** Input for this task follows **

==> inputs of delta <==
## cpu_core
module cpu_core(
    input clk,
    input rst,
	 output [5:0] pc_out,
	 input [15:0] instr_out,
	 input [15:0] mem_Data_in,
	 output mem_wr,
	 output mem_rd,
	 output [15:0] reg_Data_2,
	 output [5:0] data_mem_address
    );
clock: 7.38 ns
lec_check: 0
abc_area: 1
cap_margin: 20
core_margin: 2
core_utilization: 70
cts_cluster_diameter: 259
cts_cluster_size: 32
hold_slack_margin: 0.29
setup_slack_margin: -0.68
slew_margin: 20
run.sh (not shown) runs the stock make flow with config.mk's settings and CLKGATE_MAP_FILE=.
==> quartz: changes against delta <==
--- a/flow/config.mk
+++ b/flow/config.mk
@@ -10,7 +10,3 @@
 export CORE_MARGIN = 2
-export CORE_UTILIZATION = 70
-export CTS_CLUSTER_DIAMETER = 259
-export CTS_CLUSTER_SIZE = 32
-export HOLD_SLACK_MARGIN = 0.29
-export SETUP_SLACK_MARGIN = -0.68
+export CORE_UTILIZATION = 59
 export SLEW_MARGIN = 20
==> flow/constraint.sdc (replaced) <==
create_clock -name core_clock -period 6.77 [get_ports {clk}]
set_input_delay 1.3540 -clock core_clock [delete_from_list [all_inputs] [get_ports {clk}]]
set_output_delay 1.3540 -clock core_clock [all_outputs]
set_load 0.01 [all_outputs]
==> garnet: changes against delta <==
--- a/flow/config.mk
+++ b/flow/config.mk
@@ -9,8 +9,9 @@
 export CAP_MARGIN = 20
+export CORE_ASPECT_RATIO = 0.5
 export CORE_MARGIN = 2
-export CORE_UTILIZATION = 70
-export CTS_CLUSTER_DIAMETER = 259
-export CTS_CLUSTER_SIZE = 32
-export HOLD_SLACK_MARGIN = 0.29
-export SETUP_SLACK_MARGIN = -0.68
+export CORE_UTILIZATION = 64
+export CTS_CLUSTER_DIAMETER = 372
+export CTS_CLUSTER_SIZE = 99
+export PLACE_DENSITY = 0.38
+export SETUP_SLACK_MARGIN = 1.23
 export SLEW_MARGIN = 20
==> flow/constraint.sdc (replaced) <==
create_clock -name core_clock -period 6.43 [get_ports {clk}]
set_input_delay 1.2860 -clock core_clock [delete_from_list [all_inputs] [get_ports {clk}]]
set_output_delay 1.2860 -clock core_clock [all_outputs]
set_load 0.01 [all_outputs]
==> comparison table <==
quantity	delta	quartz	garnet
Nets in the synthesized netlist	3776	3776	3776
Number of hold buffers added after CTS	0	0	0
Number of cells in the yosys synthesis report	3558	3558	3558
Number of CTS-inserted buffers	12	26	6
Max-area cell share	29.01%	29.01%	29.01%
Post-cts repair resize count	99	368	553
Aoi/oai-family share of the synthesized area	6.781%	6.781%	6.781%
Avg Inst Size Synth	6.353 um^2	6.353 um^2	6.353 um^2
Die Footprint	33740 um^2	39890 um^2	36930 um^2
Result of the run	aborted with a tool error	aborted with a tool error	aborted with a tool error
Last stage reached	global routing (5_1_grt)	global routing (5_1_grt)	global routing (5_1_grt)
Setup slack after placement	-1891 ps	-2354 ps	-2481 ps
Cell Area, Placed	26460 um^2	27510 um^2	28260 um^2
Commonest flop	sky130_fd_sc_hd__dfrtp_1	sky130_fd_sc_hd__dfrtp_1	sky130_fd_sc_hd__dfrtp_1
Cell total after placement	4308	4467	4529
Final weighted congestion of routability-driven global placement	1.246	1.132	1.123
Floorplan-stage core utilization	71.45%	60.01%	65.23%
Clock Sink Count	262	262	262
Core Box Area	31640 um^2	37670 um^2	34650 um^2
Die Y	183.7 um	199.7 um	136.9 um
IO Pins	64	64	64
Number of placement rows	65	71	48
Number of buffers added for setup after CTS	18	116	230
Detailed-placement wirelength estimate	71950 um	75640 um	77560 um
Post-synthesis chip area from yosys	22600 um^2	22600 um^2	22600 um^2
Chip Width	183.7 um	199.7 um	269.8 um
==> flow/design.v (excerpt) <==
module vedic_multiplier_32x32_pipelined(
    input clk,
    input [31:0] a, b,
    output reg [63:0] result_32x32
);
Size in the first run: ~6800 cells after synthesis, roughly 460 flip-flops, ~130 I/O pins, about 62000 sq um of cells after synthesis.
clock: 8.14 ns
lec_check: 0
abc_area: 0
cap_margin: 10
core_margin: 2
core_utilization: 30
gpl_routability_driven: 0
gpl_timing_driven: 0
hold_slack_margin: 0.03
slew_margin: 20
run.sh (not shown) runs the stock make flow with config.mk's settings and CLKGATE_MAP_FILE=.
The baseline completed and failed the layout checks on setup timing.
Change:
Settings changed: ABC_AREA 0 to default, CAP_MARGIN 10 to 15, CORE_UTILIZATION 30 to 71, GPL_ROUTABILITY_DRIVEN 0 to default, GPL_TIMING_DRIVEN 0 to default, HOLD_SLACK_MARGIN 0.03 to default, MAX_ROUTING_LAYER from default to met4.
Clock period 8.14 ns to 9.63 ns, I/O delays scaled along.
The new run finished but fails on setup timing.
Non-clock buffer count came out higher by 451.
Die area came out lower by well over a third.
Synthesized cell count does not change.
Global-route usage came out higher by 22 points.
First-iteration DRC count came out higher by well over a third.
Wire length came out higher by a few percent.
Change:
Settings changed: CAP_MARGIN 15 to 20, CORE_UTILIZATION 71 to 72, CTS_CLUSTER_SIZE from default to 95, MAX_ROUTING_LAYER met4 to default, SETUP_SLACK_MARGIN from default to 0.53.
Clock period 9.63 ns to 8.69 ns, I/O delays scaled along.
The new run completed, yet does not pass: setup timing.
Die size shrinks by 1.4%.
Global-route usage went up by 3.2 points.
Wire length goes up by 26%.
Change:
Settings changed: CAP_MARGIN 20 to 30, CORE_UTILIZATION 72 to 40, CTS_CLUSTER_SIZE 95 to default, GPL_ROUTABILITY_DRIVEN from default to 0, SETUP_SLACK_MARGIN 0.53 to default.
Clock period 8.69 ns to 8.47 ns, I/O delays scaled along.
The new run ran to the end with violations: setup timing. Via count came out lower by 16%. Routed wire length went down by 29%. Setup slack gains 2.2 ns. Hold slack gains 0.012 ns. Non-clock buffer count went up by 17.
Change:
Settings changed: CELL_PAD_IN_SITES_GLOBAL_PLACEMENT from default to 1, CORE_ASPECT_RATIO from default to 1.04, CORE_MARGIN 2 to 8, CORE_UTILIZATION 40 to 31, GPL_TIMING_DRIVEN from default to 1, MIN_ROUTING_LAYER from default to met2, SETUP_SLACK_MARGIN from default to 1.08, SLEW_MARGIN 20 to 0, TNS_END_PERCENT from default to 65.
The new run completed and failed the layout checks on setup timing.
Routed wire length increases by 11%.
Utilization drops by 11 points.
Non-clock buffer count came out higher by 62.
Worst hold slack got worse by 0.026 ns.
Final area rises by 1.8%.
Worst setup slack gains 0.088 ns.
Maximum frequency increases by 0.90%.
Synthesized cell count is unchanged.

---

Starting RTL as in the previous note.
==> flow/design.v (excerpt) <==
module vedic_multiplier_32x32_pipelined(
    input clk,
    input [31:0] a, b,
    output reg [63:0] result_32x32
);
export LEC_CHECK = 0
export ABC_AREA = 1
export CAP_MARGIN = 15
export CELL_PAD_IN_SITES_DETAIL_PLACEMENT = 2
export CELL_PAD_IN_SITES_GLOBAL_PLACEMENT = 2
export CORE_MARGIN = 2
export CORE_UTILIZATION = 40
export CTS_CLUSTER_DIAMETER = 185
export GPL_ROUTABILITY_DRIVEN = 1
export HOLD_SLACK_MARGIN = -0.08
export PLACE_DENSITY_LB_ADDON = 0.23
export SETUP_SLACK_MARGIN = 1.56
export SLEW_MARGIN = 20
export TNS_END_PERCENT = 35
create_clock -name core_clock -period 10.2 [get_ports {clk}]
The baseline aborted during global routing (5_1_grt) (ODB-0269).
Rerun with:
Settings changed: ABC_AREA 1 to unset, CAP_MARGIN 15 to 20, CELL_PAD_IN_SITES_DETAIL_PLACEMENT 2 to unset, CELL_PAD_IN_SITES_GLOBAL_PLACEMENT 2 to unset, CORE_UTILIZATION 40 to 71, CTS_CLUSTER_DIAMETER 185 to unset, GPL_ROUTABILITY_DRIVEN 1 to unset, HOLD_SLACK_MARGIN -0.08 to unset, PLACE_DENSITY_LB_ADDON 0.23 to unset, SETUP_SLACK_MARGIN 1.56 to -0.04, TNS_END_PERCENT 35 to unset.
Clock period 10.2 ns to 9.57 ns, I/O delays scaled along.
Effect:
- This time the run completed and failed the layout checks on setup timing
- synthesized cell count decreases by about 26%
- area after synthesis goes down by about 7%
- die size decreases by about 50%
Rerun with:
Settings changed: CAP_MARGIN 20 to 15, SETUP_SLACK_MARGIN -0.04 to 1.53.
Clock period 9.57 ns to 6.24 ns, I/O delays scaled along.
What happened:
- The new run finished but fails on antenna rules, setup timing
- die area stays the same
- utilization increases by 3.5 points
- global-route usage increases by 3.4 points
- synthesized area stays the same
- via count rises by 7.7%
- count of clock-buffer cells in the layout increases by 3
Rerun with:
Settings changed: CTS_CLUSTER_SIZE set to 41, HOLD_SLACK_MARGIN set to -0.1, MAX_ROUTING_LAYER set to met4, PLACE_DENSITY set to 0.66, SETUP_SLACK_MARGIN 1.53 to unset.
Clock period 6.24 ns to 9.32 ns, I/O delays scaled along.
Effect:
- This time the run finished with setup timing left
- non-clock buffer count fell by 204
- global-route usage fell by 1.3 points
- die size does not change

---

Starting RTL as in the previous note.
make LEC_CHECK=0 CAP_MARGIN=40 CORE_MARGIN=2 CORE_UTILIZATION=72 CTS_CLUSTER_SIZE=42 HOLD_SLACK_MARGIN=0.27 PLACE_DENSITY_LB_ADDON=0.01 SETUP_SLACK_MARGIN=-0.68 SLEW_MARGIN=20 finish   # period 7.27 ns
The starting point finished but failed the layout checks on setup timing.
Edit:
CAP_MARGIN = 20   (was 40)
CORE_UTILIZATION = 25   (was 72)
CTS_CLUSTER_SIZE = default   (was 42)
HOLD_SLACK_MARGIN = default   (was 0.27)
PLACE_DENSITY_LB_ADDON = default   (was 0.01)
SETUP_SLACK_MARGIN = default   (was -0.68)
clock period = 14.8 ns   (was 7.27 ns; I/O delays follow)
This time the run went through all stages and came out clean.
Clock-buffer cell count is higher by 5.
Global-route usage goes down by 28 points.
Cell count rose by 14%.
First-iteration DRC count fell by 65%.
Worst setup slack improves by 4.7 ns.
Synthesized area stays the same.

---

Setup of before:
vedic_multiplier_32x32_pipelined again, from the RTL that the note above started with.
## vedic_multiplier_32x32_pipelined
module vedic_multiplier_32x32_pipelined(
    input clk,
    input [31:0] a, b,
    output reg [63:0] result_32x32
);
make LEC_CHECK=0 ABC_AREA=0 CAP_MARGIN=10 CORE_MARGIN=2 CORE_UTILIZATION=30 GPL_ROUTABILITY_DRIVEN=0 GPL_TIMING_DRIVEN=0 HOLD_SLACK_MARGIN=0.03 MAX_ROUTING_LAYER=met4 SLEW_MARGIN=20 TNS_END_PERCENT=25 finish   # period 8.14 ns
The layout from before, despite a flow that completed every stage, fails the layout checks, with the failing checks listed as negative setup slack.
Inputs modified between before and after:
- clearing TNS_END_PERCENT, which used to be 25
- swapping 0.03 for 0.29 in HOLD_SLACK_MARGIN
- swapping 10 for 15 in CAP_MARGIN
- clearing ABC_AREA, which used to be 0
- clearing GPL_ROUTABILITY_DRIVEN, which used to be 0
- swapping 30 for 71 in CORE_UTILIZATION
- clearing GPL_TIMING_DRIVEN, which used to be 0
- putting SETUP_SLACK_MARGIN at -0.46 where nothing was set
- swapping 8.14 for 9.63 in the clock period (ns, I/O delays scaled along)
--- outcome ---
- Per the comparison of after with before, layout overhead on the synthesized area up 1.4 points; via count up 3,730; slew at the pin with the worst max-slew slack down 0.10 ns; wire length of the first global-routing pass down about 1.5%.
- In the final reports, the cell area of after is larger than that of before.
- On critical path depth: between before and after, it ends up lower for after.
- Clock edge transition at the registers on the reported setup and hold paths for after is lower than for before.
- Going from before to after, post-layout utilization of the core grows by 50 points.
- Status after: flow complete, layout not clean - negative setup slack
- Cmp before and after / die height / lower: after

---

Setup of build 82:
The RTL this note starts from:
==> flow/design.v <==
module half_adder(a, b, sum, carry);
	input a, b;
	output sum, carry;
	assign sum = a^b;
	assign carry = a&b;
endmodule
module add4b(a,b,sum);
	input [3:0] a,b;
	output [3:0] sum;
	wire [3:0] sum;
	assign sum = a + b;
endmodule
module add6b(a, b, sum);
	input [5:0] a,b;
	output [5:0] sum;
	wire [5:0] sum;
	assign sum = a + b;
endmodule
module add8b(a,b,sum);
	input [7:0] a,b;
	output [7:0] sum;
	wire [7:0] sum;
	assign sum = a + b;
endmodule
module add12b(a,b,sum);
	input [11:0] a,b;
	output [11:0] sum;
	wire [11:0] sum;
	assign sum = a + b;
endmodule
module add16b(a,b,sum);
	input [15:0] a,b;
	output [15:0] sum;
	wire [15:0] sum;
	assign sum = a + b;
endmodule
module add24b(a,b,sum);
	input [23:0] a,b;
	output [23:0] sum;
	wire [23:0] sum;
	assign sum = a + b;
endmodule
module add32b(a,b,sum);
	input [31:0] a,b;
	output [31:0] sum;
	wire [31:0] sum;
	assign sum = a + b;
endmodule
module add48b (
    input [47:0] a,
    input [47:0] b,
    output [47:0] sum
);
    assign sum = a + b;
endmodule
module vedic_multiplier_2x2(a, b, result_2x2);
	input[1:0] a, b;
	output[3:0] result_2x2;
	wire[3:0] temp;
	assign result_2x2[0] = a[0] & b[0];
	assign temp[0] = a[0] & b[1];
	assign temp[1] = a[1] & b[0];
	assign temp[2] = a[1] & b[1];
	half_adder h1(temp[0], temp[1], result_2x2[1], temp[3]);
	half_adder h2(temp[2], temp[3], result_2x2[2], result_2x2[3]);
endmodule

** End of Input for this task **

From the line that has "- Clock edge" through the line that has "input[1:0] a, b;", copy every line exactly as it appears above, and leave out all others.

- Clock edge transition at the registers on the reported setup and hold paths for after is lower than for before.
- Going from before to after, post-layout utilization of the core grows by 50 points.
- Status after: flow complete, layout not clean - negative setup slack
- Cmp before and after / die height / lower: after

---

Setup of build 82:
The RTL this note starts from:
==> flow/design.v <==
module half_adder(a, b, sum, carry);
	input a, b;
	output sum, carry;
	assign sum = a^b;
	assign carry = a&b;
endmodule
module add4b(a,b,sum);
	input [3:0] a,b;
	output [3:0] sum;
	wire [3:0] sum;
	assign sum = a + b;
endmodule
module add6b(a, b, sum);
	input [5:0] a,b;
	output [5:0] sum;
	wire [5:0] sum;
	assign sum = a + b;
endmodule
module add8b(a,b,sum);
	input [7:0] a,b;
	output [7:0] sum;
	wire [7:0] sum;
	assign sum = a + b;
endmodule
module add12b(a,b,sum);
	input [11:0] a,b;
	output [11:0] sum;
	wire [11:0] sum;
	assign sum = a + b;
endmodule
module add16b(a,b,sum);
	input [15:0] a,b;
	output [15:0] sum;
	wire [15:0] sum;
	assign sum = a + b;
endmodule
module add24b(a,b,sum);
	input [23:0] a,b;
	output [23:0] sum;
	wire [23:0] sum;
	assign sum = a + b;
endmodule
module add32b(a,b,sum);
	input [31:0] a,b;
	output [31:0] sum;
	wire [31:0] sum;
	assign sum = a + b;
endmodule
module add48b (
    input [47:0] a,
    input [47:0] b,
    output [47:0] sum
);
    assign sum = a + b;
endmodule
module vedic_multiplier_2x2(a, b, result_2x2);
	input[1:0] a, b;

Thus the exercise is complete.